Already, sales figures have slumped back down to their typical year-over-year numbers in some weed-legal states. According to data from the weed analytics firm Headset, sales spiked from March 15-16, just as the US began to (rightfully) freak out over the coronavirus pandemic. Sales then rapidly declined from March 17-19, with a slight uptick in sales on March 20, a Friday.
“The response might mark a natural decline after consumers stocked up before sheltering in place,” wrote Maggie Cowee at MJBizDaily regarding last week’s figures, “or it could be the result of economic pressures from the pandemic, which has resulted in the closure of restaurants, gyms, ski resorts, and scores of other businesses, as well as the loss of thousands of jobs.”
However, this week, sales surged again, particularly in Denver, Colorado. On Monday, March 23, pot shops across the state sold 60 percent more weed compared to the average Monday. Meanwhile, in Denver, marijuana retailers sold a whopping 119 percent more than the average Monday, due to Mayor Hancock’s initial plan to close all recreational pot shops on Tuesday until April 10. The panicked rush to stock up on weed in Denver led to a potential public health catastrophe as residents formed block-long, packed lines outside of marijuana stores, violating social distancing policies and possibly spreading the coronavirus to hundreds if not thousands of people.
So, certainly, people are buying tons of weed right now as they’re forced to stay at home and binge on Netflix, but that may not be enough to keep pot shops in business.
For starters, the federal government will not lend emergency loans or other forms of relief to marijuana businesses. Although regulated companies may hold state licenses, the US government classifies weed as a Schedule I drug, and the feds won’t fund an industry they consider illegal.
The US Congress just passed a landmark emergency relief bill worth at least $2 trillion (some estimates say it’s actually worth as much as $6 trillion) which will send $1,200 checks to qualifying American citizens and give out massive loans to keep businesses afloat. But since marijuana remains federally outlawed, pot companies won’t get a dime from federal loans or credit lines, and will have to rely on locals buying their products to stay in business.
It’s that last part, restrictions to only local purchases, that threatens the nascent cannabis industry. Although there’s no solid data on how much money the weed industry receives from tourist sales, tourists make up a substantial portion of any given state’s reefer revenues. Now that the global tourism industry is practically on pause with lockdowns, travel bans, and other extreme measures implemented to prevent the spread of COVID-19, tourists’ money won’t be flowing into cannabis coffers any time soon. And since state-licensed marijuana can’t be shipped across state lines, that means all sales must be done in-state.
Furthermore, the weed supply lines may soon go dry if authorities can’t get the pandemic under control. According to Headset’s data, California, Washington, Alberta, and British Columbia’s marijuana week-to-week supplies are falling below pre-COVID-19 levels, from having about five-weeks worth of supply to only four-weeks worth of supply, on average.
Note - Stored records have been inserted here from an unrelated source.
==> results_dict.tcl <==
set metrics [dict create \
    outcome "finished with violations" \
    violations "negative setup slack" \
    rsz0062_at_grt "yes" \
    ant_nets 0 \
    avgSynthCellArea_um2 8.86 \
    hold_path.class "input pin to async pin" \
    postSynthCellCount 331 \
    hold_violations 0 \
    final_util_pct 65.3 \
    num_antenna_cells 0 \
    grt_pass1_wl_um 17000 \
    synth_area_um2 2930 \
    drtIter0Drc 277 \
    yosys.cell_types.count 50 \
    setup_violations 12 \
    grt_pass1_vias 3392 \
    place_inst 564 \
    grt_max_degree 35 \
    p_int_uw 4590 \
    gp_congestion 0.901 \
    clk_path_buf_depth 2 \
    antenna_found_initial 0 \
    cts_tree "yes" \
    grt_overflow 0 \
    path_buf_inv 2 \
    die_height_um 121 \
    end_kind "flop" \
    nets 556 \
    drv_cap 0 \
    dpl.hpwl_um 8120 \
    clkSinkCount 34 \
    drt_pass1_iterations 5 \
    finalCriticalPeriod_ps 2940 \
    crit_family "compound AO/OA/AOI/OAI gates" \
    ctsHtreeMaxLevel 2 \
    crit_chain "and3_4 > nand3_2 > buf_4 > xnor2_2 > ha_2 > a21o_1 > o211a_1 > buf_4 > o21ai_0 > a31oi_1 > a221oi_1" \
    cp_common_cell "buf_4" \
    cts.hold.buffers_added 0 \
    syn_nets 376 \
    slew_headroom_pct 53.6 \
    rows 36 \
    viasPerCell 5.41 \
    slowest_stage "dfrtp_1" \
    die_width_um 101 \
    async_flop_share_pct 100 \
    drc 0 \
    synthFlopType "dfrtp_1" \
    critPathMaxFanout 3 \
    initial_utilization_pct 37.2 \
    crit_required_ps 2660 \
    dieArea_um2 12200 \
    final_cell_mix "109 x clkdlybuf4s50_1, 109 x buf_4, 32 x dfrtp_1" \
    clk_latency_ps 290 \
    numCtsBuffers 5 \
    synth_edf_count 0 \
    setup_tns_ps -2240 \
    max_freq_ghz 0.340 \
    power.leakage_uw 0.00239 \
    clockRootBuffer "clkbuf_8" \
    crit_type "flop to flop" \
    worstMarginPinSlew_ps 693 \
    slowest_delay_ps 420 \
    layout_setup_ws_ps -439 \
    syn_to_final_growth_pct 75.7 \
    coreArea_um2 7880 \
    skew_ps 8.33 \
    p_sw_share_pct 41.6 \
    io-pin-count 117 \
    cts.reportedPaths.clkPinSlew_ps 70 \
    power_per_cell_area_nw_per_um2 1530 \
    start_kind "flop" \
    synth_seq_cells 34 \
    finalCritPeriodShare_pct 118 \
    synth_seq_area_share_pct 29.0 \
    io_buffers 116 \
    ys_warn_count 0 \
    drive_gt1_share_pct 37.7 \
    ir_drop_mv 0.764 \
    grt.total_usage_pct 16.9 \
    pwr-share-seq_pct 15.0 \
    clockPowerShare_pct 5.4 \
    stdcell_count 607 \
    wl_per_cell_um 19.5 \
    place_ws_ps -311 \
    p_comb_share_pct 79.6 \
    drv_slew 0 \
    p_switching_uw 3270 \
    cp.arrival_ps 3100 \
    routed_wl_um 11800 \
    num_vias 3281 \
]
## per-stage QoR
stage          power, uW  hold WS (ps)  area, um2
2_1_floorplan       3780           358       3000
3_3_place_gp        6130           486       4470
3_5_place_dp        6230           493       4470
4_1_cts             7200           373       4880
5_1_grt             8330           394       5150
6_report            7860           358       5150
**src/rtl/pc_sequencer.sv**
```systemverilog
// Program counter and fetch sequencer: holds the PC, issues instruction-memory
// fetches, and presents one instruction per EXEC cycle to the decoder.
module pc_sequencer #(
  parameter int unsigned           PC_WIDTH   = 16,
  parameter logic [PC_WIDTH-1:0]   START_ADDR = PC_WIDTH'(0)
) (
  input  logic                clk,
  input  logic                reset,
  input  logic                start,
  input  logic                jump_en,
  input  logic [PC_WIDTH-1:0] jump_target,
  input  logic                halt,
  output logic [PC_WIDTH-1:0] imem_addr,
  output logic                imem_req,
  input  logic                imem_ack,
  output logic                instr_valid,
  output logic                done,
  output logic [PC_WIDTH-1:0] instr_count
);

  typedef enum logic [1:0] {
    S_IDLE   = 2'd0,
    S_FETCH  = 2'd1,
    S_EXEC   = 2'd2,
    S_HALTED = 2'd3
  } state_t;

  state_t              state;
  state_t              state_next;
  logic [PC_WIDTH-1:0] pc;
  logic [PC_WIDTH-1:0] pc_next;
  logic [PC_WIDTH-1:0] count;
  logic [PC_WIDTH-1:0] count_next;

  // State, PC, count and the state-decoded outputs, all registered.
  always_ff @(posedge clk) begin
    if (reset) begin
      state       <= S_IDLE;
      pc          <= START_ADDR;
      count       <= PC_WIDTH'(0);
      imem_req    <= 1'b0;
      instr_valid <= 1'b0;
      done        <= 1'b0;
    end else begin
      state       <= state_next;
      pc          <= pc_next;
      count       <= count_next;
      imem_req    <= (state_next == S_FETCH);
      instr_valid <= (state_next == S_EXEC);
      done        <= (state_next == S_HALTED);
    end
  end

  // Next-state, next-PC and instruction counter; halt outranks jump in EXEC.
  always_comb begin
    state_next = state;
    pc_next    = pc;
    count_next = count;
    case (state)
      S_IDLE: begin
        if (start) begin
          state_next = S_FETCH;
          pc_next    = START_ADDR;
          count_next = PC_WIDTH'(0);
        end
      end
      S_FETCH: begin
        if (imem_ack) state_next = S_EXEC;
      end
      S_EXEC: begin
        count_next = (count == {PC_WIDTH{1'b1}}) ? count : count + PC_WIDTH'(1);
        if (halt) begin
          state_next = S_HALTED;
        end else if (jump_en) begin
          state_next = S_FETCH;
          pc_next    = jump_target;
        end else begin
          state_next = S_FETCH;
          pc_next    = pc + PC_WIDTH'(1);
        end
      end
      S_HALTED: begin
        if (start) begin
          state_next = S_FETCH;
          pc_next    = START_ADDR;
          count_next = PC_WIDTH'(0);
        end
      end
      default: state_next = S_IDLE;
    endcase
  end

  assign imem_addr   = pc;
  assign instr_count = count;

endmodule

```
Only Nevada’s supplies have increased, from seven-weeks worth pre-COVID-19 to over 13-weeks worth as of this week, likely because the bulk of the Battle Born State’s weed purchases come from tourists. Analysts believe that two out of every three legal weed purchases in Nevada are made by tourists.
Canada may not fare well, either. Although the Great White North is providing federal emergency assistance to the nation’s businesses, Canada’s marijuana cultivators and retailers may not get to tap into those funds, even though cannabis is federally legal and recognized as a government-approved medicine. The coronavirus has caused delivery delays and the closures of some production facilities and shops across the nation.
There’s hope in Canada, though. Weed sales have surged there just as they have in the US, and the recent rollout of Cannabis 2.0, which introduced marijuana-infused edibles and drinks to Canada’s legal markets, could help boost sales — as cannabis consumers begin to avoid smokable forms of cannabis (since smoking could exacerbate COVID-19).
So, for right now, the regulated cannabis industry is making a killing, overall. But these sales surges may prove to be temporary, especially now that the US has more confirmed coronavirus cases than any other country on the planet — including China, where the first COVID-19 outbreak occurred.
The federal government may not provide help to one of the nation’s fastest growing industries, but state governments could. Though, so far, no state governments have proposed any emergency relief packages for licensed marijuana businesses.
Fingers crossed that weed truly is a recession-proof market, and that any obstacles that the industry encounters in the coming weeks (or months) can be overcome by its “essential” or “critical” status. And fingers crossed on the other hand that the federal government’s historic bailout package saves the country from a recession (or worse, a depression). If you’re one of the folks who qualified for that $1,200 government check today, consider budgeting some of that for your local pot shop. They’re gonna need it.